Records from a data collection

===== config.mk =====
export PLATFORM = sky130hd
export DESIGN_NAME = serial_subtractor
export DESIGN_NICKNAME = d
export VERILOG_FILES = /design/src/rtl/serial_subtractor_pkg.sv /design/src/rtl/serial_subtractor_cells.sv /design/src/rtl/serial_subtractor.sv
export SDC_FILE = /design/constraint.sdc
export NUM_CORES = 1
export LEC_CHECK = 0
export CAP_MARGIN = 10
export CORE_MARGIN = 1
export CORE_UTILIZATION = 51
export DETAILED_ROUTE_END_ITERATION = 6
export PLACE_DENSITY = 0.8
export SETUP_SLACK_MARGIN = 0.5
export SLEW_MARGIN = 20
export SYNTH_ARGS = -nofsm -noshare
export SYNTH_HDL_FRONTEND = slang
export SYNTH_SLANG_ARGS = --single-unit

===== constraint.sdc =====
create_clock -name clk -period 1.7 [get_ports clk]
set_input_delay 0.425 -clock clk [delete_from_list [all_inputs] [get_ports clk]]
set_output_delay 0.425 -clock clk [all_outputs]
set_load 0.01 [all_outputs]
File: src/rtl/acc_2p_block_pkg.sv
// Shared types, defaults and helpers for the block-sum accumulator.
package acc_2p_block_pkg;

    localparam int unsigned DEF_WIDTH     = 15;
    localparam int unsigned DEF_BLOCK_LEN = 16;
    localparam int unsigned DEF_AW1       = 9;

    typedef enum logic [1:0] {
        ACCUM = 2'd0,
        FLUSH = 2'd1,
        HOLD  = 2'd2
    } state_t;

    // Ceiling log2; clog2(1) = 0, clog2(16) = 4, clog2(17) = 5.
    function automatic int unsigned clog2(input int unsigned v);
        int unsigned r;
        int unsigned t;
        r = 0;
        t = (v > 0) ? v - 1 : 0;
        while (t > 0) begin
            r = r + 1;
            t = t >> 1;
        end
        return r;
    endfunction

endpackage

File: src/rtl/acc_2p_block_split_acc_cell.sv
// One half of the split accumulator: N-bit register fed by an adder with carry in/out.
module acc_2p_block_split_acc_cell #(
    parameter int unsigned N = 9
) (
    input  logic         clk,
    input  logic         rst_n,
    input  logic         clr,
    input  logic [N-1:0] addend,
    input  logic         cin,
    output logic [N-1:0] q,
    output logic         cout_c
);

    logic [N:0] sum_c;

    // Carry out of this half is exposed combinationally; the parent registers it.
    assign sum_c  = {1'b0, q} + {1'b0, addend} + (N+1)'(cin);
    assign cout_c = sum_c[N];

    // Accumulate every cycle; a take clears the half for the next block.
    always_ff @(posedge clk or negedge rst_n) begin
        if (!rst_n) begin
            q <= '0;
        end else if (clr) begin
            q <= '0;
        end else begin
            q <= sum_c[N-1:0];
        end
    end

endmodule

File: src/rtl/acc_2p_block.sv
// Block-sum accumulator on the adder result stream: BLOCK_LEN samples per output,
// split LSB/MSB arithmetic with a registered carry between the halves.
module acc_2p_block
    import acc_2p_block_pkg::*;
#(
    parameter int unsigned WIDTH     = DEF_WIDTH,
    parameter int unsigned BLOCK_LEN = DEF_BLOCK_LEN,
    parameter int unsigned AWIDTH    = WIDTH + clog2(BLOCK_LEN),
    parameter int unsigned AW1       = DEF_AW1,
    parameter int unsigned AW2       = AWIDTH - AW1
) (
    input  logic              clk,
    input  logic              rst_n,
    input  logic              in_valid,
    input  logic [WIDTH-1:0]  in_data,
    output logic              in_ready,
    output logic              out_valid,
    output logic [AWIDTH-1:0] out_data,
    input  logic              out_ready,
    output logic              out_ovf
);

    localparam int unsigned CW = clog2(BLOCK_LEN);

    state_t          state;
    logic [CW-1:0]   cnt;
    logic            c_reg;
    logic            ovf;

    logic            accept_c;
    logic            take_c;
    logic [AWIDTH-1:0] x_c;
    logic [AW1-1:0]  lsb_add_c;
    logic [AW2-1:0]  msb_add_c;
    logic            msb_cin_c;
    logic [AW1-1:0]  lsb_q;
    logic [AW2-1:0]  msb_q;
    logic            lsb_cout_c;
    logic            msb_cout_c;

    assign accept_c = in_valid & in_ready;
    assign take_c   = out_valid & out_ready;
    assign x_c      = AWIDTH'(in_data);

    // Select what each half adds this cycle; the pending carry folds even when idle.
    always_comb begin
        lsb_add_c = '0;
        msb_add_c = '0;
        msb_cin_c = 1'b0;
        case (state)
            ACCUM: begin
                msb_cin_c = c_reg;
                if (accept_c) begin
                    lsb_add_c = x_c[AW1-1:0];
                    msb_add_c = x_c[AWIDTH-1:AW1];
                end
            end
            FLUSH: begin
                msb_cin_c = c_reg;
            end
            default: begin
            end
        endcase
    end

    acc_2p_block_split_acc_cell #(.N(AW1)) u_lsb (
        .clk    (clk),
        .rst_n  (rst_n),
        .clr    (take_c),
        .addend (lsb_add_c),
        .cin    (1'b0),
        .q      (lsb_q),
        .cout_c (lsb_cout_c)
    );

    acc_2p_block_split_acc_cell #(.N(AW2)) u_msb (
        .clk    (clk),
        .rst_n  (rst_n),
        .clr    (take_c),
        .addend (msb_add_c),
        .cin    (msb_cin_c),
        .q      (msb_q),
        .cout_c (msb_cout_c)
    );

    assign out_data = {msb_q, lsb_q};
    assign out_ovf  = ovf;

    // Block FSM with sample count, inter-half carry, sticky overflow and handshake flags.
    always_ff @(posedge clk or negedge rst_n) begin
        if (!rst_n) begin
            state     <= ACCUM;
            cnt       <= '0;
            c_reg     <= 1'b0;
            ovf       <= 1'b0;
            in_ready  <= 1'b1;
            out_valid <= 1'b0;
        end else begin
            case (state)
                ACCUM: begin
                    c_reg <= lsb_cout_c;
                    ovf   <= ovf | msb_cout_c;
                    if (accept_c) begin
                        if (cnt == CW'(BLOCK_LEN - 1)) begin
                            state    <= FLUSH;
                            in_ready <= 1'b0;
                        end else begin
                            cnt <= cnt + CW'(1);
                        end
                    end
                end
                FLUSH: begin
                    c_reg     <= 1'b0;
                    ovf       <= ovf | msb_cout_c;
                    state     <= HOLD;
                    out_valid <= 1'b1;
                end
                HOLD: begin
                    if (out_ready) begin
                        state     <= ACCUM;
                        cnt       <= '0;
                        c_reg     <= 1'b0;
                        ovf       <= 1'b0;
                        out_valid <= 1'b0;
                        in_ready  <= 1'b1;
                    end
                end
                default: begin
                    state     <= ACCUM;
                    cnt       <= '0;
                    c_reg     <= 1'b0;
                    ovf       <= 1'b0;
                    out_valid <= 1'b0;
                    in_ready  <= 1'b1;
                end
            endcase
        end
    end

endmodule
## config.mk

```make
export PLATFORM = sky130hd
export DESIGN_NAME = spi_snapshot_ctl
export DESIGN_NICKNAME = d
export VERILOG_FILES = /design/src/rtl/spi_frame_pkg.sv /design/src/rtl/crc32_serial.sv /design/src/rtl/spi_snapshot_ctl.sv
export SDC_FILE = /design/constraint.sdc
export NUM_CORES = 1
export LEC_CHECK = 0
export CORE_AREA = 4 4 213 215
export DETAILED_ROUTE_END_ITERATION = 10
export DIE_AREA = 0 0 217 219
export DONT_BUFFER_PORTS = 1
export PLACE_DENSITY = 0.6
export SYNTH_ARGS = -nofsm -noshare
export SYNTH_HDL_FRONTEND = slang
export SYNTH_HIERARCHICAL = 1
export SYNTH_SLANG_ARGS = --single-unit
```

## constraint.sdc

```tcl
create_clock -name clk -period 17.4 [get_ports clk]
set_input_delay 2.61 -clock clk [delete_from_list [all_inputs] [get_ports clk]]
set_output_delay 2.61 -clock clk [all_outputs]
set_load 0.005 [all_outputs]
```

## src/rtl/spi_frame_pkg.sv

```systemverilog
// Shared definitions for the SPI snapshot path: frame geometry, CRC-32
// constants, the sequencer state type and a single-bit CRC update helper.
package spi_frame_pkg;

   localparam int FRAME_W   = 224;
   localparam int PAYLOAD_W = 192;
   localparam int NCTR      = 5;

   localparam logic [31:0] CRC_POLY = 32'h04C11DB7;
   localparam logic [31:0] CRC_INIT = 32'hFFFFFFFF;

   typedef enum logic [2:0] {
      IDLE,
      CAPTURE,
      CRC,
      COMMIT,
      DISCARD
   } state_t;

   // One MSB-first, non-reflected CRC-32 step for a single input bit.
   function automatic logic [31:0] crc32_step(input logic [31:0] crc_in, input logic din);
      logic [31:0] nxt;
      nxt = {crc_in[30:0], 1'b0};
      if (crc_in[31] ^ din) begin
         nxt = nxt ^ CRC_POLY;
      end
      return nxt;
   endfunction

endpackage

```

## src/rtl/crc32_serial.sv

```systemverilog
// Bit-serial CRC-32 LFSR (poly 0x04C11DB7, MSB first, no reflection).
// The register holds the raw remainder; the consumer applies the final XOR.
// Ports:
//   clk, reset : clock, async active-high reset (clears remainder to 0)
//   init       : load CRC_INIT (has priority over en)
//   en         : absorb din this cycle
//   din        : serial data bit
//   crc        : current remainder
module crc32_serial
   import spi_frame_pkg::*;
(
   input  logic        clk,
   input  logic        reset,
   input  logic        init,
   input  logic        en,
   input  logic        din,
   output logic [31:0] crc
);

   logic [31:0] crc_q;
   logic [31:0] crc_d;

   always_comb begin
      crc_d = crc_q;
      if (init) begin
         crc_d = CRC_INIT;
      end else if (en) begin
         crc_d = crc32_step(crc_q, din);
      end
   end

   always_ff @(posedge clk or posedge reset) begin
      if (reset) begin
         crc_q <= '0;
      end else begin
         crc_q <= crc_d;
      end
   end

   assign crc = crc_q;

endmodule

```

## src/rtl/spi_snapshot_ctl.sv

```systemverilog
// Snapshot sequencer: every PERIOD cycles captures timestamp + five counters
// in one cycle, runs a serial CRC-32 over the 192-bit payload and commits the
// 224-bit frame to tx_data, but only while the SPI host is not selecting us.
// Ports:
//   clk, reset   : clock, async active-high reset
//   ssel         : SPI slave select (active-low, asynchronous)
//   time_in      : timestamp
//   ctr_in       : {ctr0..ctr4}, ctr0 in the MSBs
//   tx_data      : {time, ctr0..ctr4, crc}
//   busy         : sequencer is between CAPTURE and COMMIT/DISCARD
//   commit_tick  : one-cycle pulse when tx_data updates
//   drop_tick    : one-cycle pulse when a computed frame is thrown away
//
// state   | meaning
// --------+-----------------------------------------------------------
// IDLE    | waiting for the period tick
// CAPTURE | latch {time_in, ctr_in}, seed CRC, clear bit counter
// CRC     | 192 cycles, one payload bit per cycle into the CRC
// COMMIT  | publish frame if still deselected, else drop it
// DISCARD | select was seen during CRC; drop frame
module spi_snapshot_ctl
   import spi_frame_pkg::*;
#(
   parameter int PERIOD = 256
) (
   input  logic                 clk,
   input  logic                 reset,
   input  logic                 ssel,
   input  logic [31:0]          time_in,
   input  logic [NCTR*32-1:0]   ctr_in,
   output logic [FRAME_W-1:0]   tx_data,
   output logic                 busy,
   output logic                 commit_tick,
   output logic                 drop_tick
);

   logic [15:0]          period_q, period_d;
   logic                 tick;
   logic                 sync1_q, ssel_s_q;
   state_t               state_q, state_d;
   logic [PAYLOAD_W-1:0] work_q, work_d;
   logic [7:0]           bitcnt_q, bitcnt_d;
   logic                 sel_seen_q, sel_seen_d;
   logic [FRAME_W-1:0]   tx_q, tx_d;
   logic                 busy_q, busy_d;
   logic                 commit_q, commit_d;
   logic                 drop_q, drop_d;
   logic [31:0]          crc_w;

   assign tick     = (period_q == 16'(PERIOD - 1));
   assign period_d = tick ? 16'd0 : period_q + 16'd1;

   // The work register rotates rather than shifts, so after 192 CRC cycles
   // it holds the original payload again and can be committed directly.
   crc32_serial u_crc (
      .clk   (clk),
      .reset (reset),
      .init  (state_q == CAPTURE),
      .en    (state_q == CRC),
      .din   (work_q[PAYLOAD_W-1]),
      .crc   (crc_w)
   );

   always_comb begin
      state_d    = state_q;
      work_d     = work_q;
      bitcnt_d   = bitcnt_q;
      sel_seen_d = sel_seen_q;
      tx_d       = tx_q;
      commit_d   = 1'b0;
      drop_d     = 1'b0;
      case (state_q)
         IDLE: begin
            if (tick) begin
               state_d = CAPTURE;
            end
         end
         CAPTURE: begin
            work_d     = {time_in, ctr_in};
            bitcnt_d   = 8'd0;
            sel_seen_d = 1'b0;
            state_d    = CRC;
         end
         CRC: begin
            work_d   = {work_q[PAYLOAD_W-2:0], work_q[PAYLOAD_W-1]};
            bitcnt_d = bitcnt_q + 8'd1;
            if (!ssel_s_q) begin
               sel_seen_d = 1'b1;
            end
            // Include the current cycle's select, not only the sticky flag.
            if (bitcnt_q == 8'd191) begin
               state_d = (sel_seen_q || !ssel_s_q) ? DISCARD : COMMIT;
            end
         end
         COMMIT: begin
            state_d = IDLE;
            if (ssel_s_q) begin
               tx_d     = {work_q, ~crc_w};
               commit_d = 1'b1;
            end else begin
               drop_d = 1'b1;
            end
         end
         DISCARD: begin
            drop_d  = 1'b1;
            state_d = IDLE;
         end
         default: begin
            state_d = IDLE;
         end
      endcase
      busy_d = (state_d != IDLE);
   end

   always_ff @(posedge clk or posedge reset) begin
      if (reset) begin
         period_q   <= '0;
         sync1_q    <= 1'b1;
         ssel_s_q   <= 1'b1;
         state_q    <= IDLE;
         work_q     <= '0;
         bitcnt_q   <= '0;
         sel_seen_q <= 1'b0;
         tx_q       <= '0;
         busy_q     <= 1'b0;
         commit_q   <= 1'b0;
         drop_q     <= 1'b0;
      end else begin
         period_q   <= period_d;
         sync1_q    <= ssel;
         ssel_s_q   <= sync1_q;
         state_q    <= state_d;
         work_q     <= work_d;
         bitcnt_q   <= bitcnt_d;
         sel_seen_q <= sel_seen_d;
         tx_q       <= tx_d;
         busy_q     <= busy_d;
         commit_q   <= commit_d;
         drop_q     <= drop_d;
      end
   end

   assign tx_data     = tx_q;
   assign busy        = busy_q;
   assign commit_tick = commit_q;
   assign drop_tick   = drop_q;

endmodule

```
[src/rtl/vga_write_arbiter.sv]
`default_nettype none
// ============================================================================
// vga_write_arbiter : round-robin arbiter of three text-cell writers onto one
//                     registered VGA memory write port, with full-screen clear
// Revision 1.0
// ============================================================================
module vga_write_arbiter #(
  parameter int unsigned SCREEN_CELLS = 2400,
  parameter logic [15:0] CLEAR_DATA   = 16'h0000
) (
  input  logic        clk,
  input  logic        rst,
  input  logic [2:0]  req_valid,
  input  logic [35:0] req_addr,
  input  logic [47:0] req_data,
  output logic [2:0]  req_ready,
  input  logic        clear_start,
  output logic        clear_busy,
  output logic        clear_done,
  output logic        addr_err,
  output logic [11:0] vga_addr,
  output logic        vga_we,
  output logic [15:0] vga_data
);

  localparam logic [0:0]  ST_RUN     = 1'b0;
  localparam logic [0:0]  ST_CLEAR   = 1'b1;
  localparam logic [11:0] LAST_CELL  = 12'(SCREEN_CELLS - 1);
  localparam logic [12:0] CELL_LIMIT = 13'(SCREEN_CELLS);

  logic [0:0]  state_q, state_d;
  logic [11:0] k_q, k_d;
  logic [1:0]  last_grant_q, last_grant_d;
  logic        vga_we_q, vga_we_d;
  logic [11:0] vga_addr_q, vga_addr_d;
  logic [15:0] vga_data_q, vga_data_d;
  logic        clear_busy_q, clear_busy_d;
  logic        clear_done_q, clear_done_d;
  logic        addr_err_q, addr_err_d;

  logic        win_valid;
  logic [1:0]  win_idx;
  logic [11:0] win_addr;
  logic [15:0] win_data;
  logic        grant_en;

  // Requester index at offset `off` past the last grant, modulo 3.
  function automatic logic [1:0] rr_idx(input logic [1:0] lg, input logic [1:0] off);
    logic [2:0] s;
    s = {1'b0, lg} + {1'b0, off} + 3'd1;
    return (s >= 3'd3) ? 2'(s - 3'd3) : s[1:0];
  endfunction

  always_comb begin
    win_valid = 1'b0;
    win_idx   = 2'd0;
    for (int j = 0; j < 3; j++) begin
      if (!win_valid && req_valid[rr_idx(last_grant_q, 2'(j))]) begin
        win_valid = 1'b1;
        win_idx   = rr_idx(last_grant_q, 2'(j));
      end
    end
  end

  always_comb begin
    win_addr = req_addr[11:0];
    win_data = req_data[15:0];
    case (win_idx)
      2'd1: begin
        win_addr = req_addr[23:12];
        win_data = req_data[31:16];
      end
      2'd2: begin
        win_addr = req_addr[35:24];
        win_data = req_data[47:32];
      end
      default: ;
    endcase
  end

  // A clear request pre-empts arbitration in the cycle it is seen.
  assign grant_en  = (state_q == ST_RUN) && !clear_start && !rst && win_valid;
  assign req_ready = grant_en ? (3'b001 << win_idx) : 3'b000;

  always_comb begin
    state_d      = state_q;
    k_d          = k_q;
    last_grant_d = last_grant_q;
    vga_we_d     = 1'b0;
    vga_addr_d   = vga_addr_q;
    vga_data_d   = vga_data_q;
    clear_busy_d = 1'b0;
    clear_done_d = 1'b0;
    addr_err_d   = addr_err_q;

    if (state_q == ST_RUN) begin
      if (clear_start) begin
        state_d = ST_CLEAR;
        k_d     = 12'd0;
      end else if (grant_en) begin
        last_grant_d = win_idx;
        if ({1'b0, win_addr} < CELL_LIMIT) begin
          vga_we_d   = 1'b1;
          vga_addr_d = win_addr;
          vga_data_d = win_data;
        end else begin
          addr_err_d = 1'b1;
        end
      end
    end else begin
      vga_we_d     = 1'b1;
      vga_addr_d   = k_q;
      vga_data_d   = CLEAR_DATA;
      clear_busy_d = 1'b1;
      if (k_q == LAST_CELL) begin
        state_d      = ST_RUN;
        k_d          = 12'd0;
        clear_done_d = 1'b1;
      end else begin
        k_d = k_q + 12'd1;
      end
    end
  end

  always_ff @(posedge clk) begin
    if (rst) begin
      state_q      <= ST_RUN;
      k_q          <= 12'd0;
      last_grant_q <= 2'd2;
      vga_we_q     <= 1'b0;
      vga_addr_q   <= 12'd0;
      vga_data_q   <= 16'd0;
      clear_busy_q <= 1'b0;
      clear_done_q <= 1'b0;
      addr_err_q   <= 1'b0;
    end else begin
      state_q      <= state_d;
      k_q          <= k_d;
      last_grant_q <= last_grant_d;
      vga_we_q     <= vga_we_d;
      vga_addr_q   <= vga_addr_d;
      vga_data_q   <= vga_data_d;
      clear_busy_q <= clear_busy_d;
      clear_done_q <= clear_done_d;
      addr_err_q   <= addr_err_d;
    end
  end

  assign vga_we     = vga_we_q;
  assign vga_addr   = vga_addr_q;
  assign vga_data   = vga_data_q;
  assign clear_busy = clear_busy_q;
  assign clear_done = clear_done_q;
  assign addr_err   = addr_err_q;

endmodule
`default_nettype wire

**What to produce:** Restate word for word only the lines above from the line containing "clear_done_d = 1'b0;" to the line containing "assign clear_done = clear_done_q;", both of them included.

**Answer to this problem:**
    clear_done_d = 1'b0;
    addr_err_d   = addr_err_q;

    if (state_q == ST_RUN) begin
      if (clear_start) begin
        state_d = ST_CLEAR;
        k_d     = 12'd0;
      end else if (grant_en) begin
        last_grant_d = win_idx;
        if ({1'b0, win_addr} < CELL_LIMIT) begin
          vga_we_d   = 1'b1;
          vga_addr_d = win_addr;
          vga_data_d = win_data;
        end else begin
          addr_err_d = 1'b1;
        end
      end
    end else begin
      vga_we_d     = 1'b1;
      vga_addr_d   = k_q;
      vga_data_d   = CLEAR_DATA;
      clear_busy_d = 1'b1;
      if (k_q == LAST_CELL) begin
        state_d      = ST_RUN;
        k_d          = 12'd0;
        clear_done_d = 1'b1;
      end else begin
        k_d = k_q + 12'd1;
      end
    end
  end

  always_ff @(posedge clk) begin
    if (rst) begin
      state_q      <= ST_RUN;
      k_q          <= 12'd0;
      last_grant_q <= 2'd2;
      vga_we_q     <= 1'b0;
      vga_addr_q   <= 12'd0;
      vga_data_q   <= 16'd0;
      clear_busy_q <= 1'b0;
      clear_done_q <= 1'b0;
      addr_err_q   <= 1'b0;
    end else begin
      state_q      <= state_d;
      k_q          <= k_d;
      last_grant_q <= last_grant_d;
      vga_we_q     <= vga_we_d;
      vga_addr_q   <= vga_addr_d;
      vga_data_q   <= vga_data_d;
      clear_busy_q <= clear_busy_d;
      clear_done_q <= clear_done_d;
      addr_err_q   <= addr_err_d;
    end
  end

  assign vga_we     = vga_we_q;
  assign vga_addr   = vga_addr_q;
  assign vga_data   = vga_data_q;
  assign clear_busy = clear_busy_q;
  assign clear_done = clear_done_q;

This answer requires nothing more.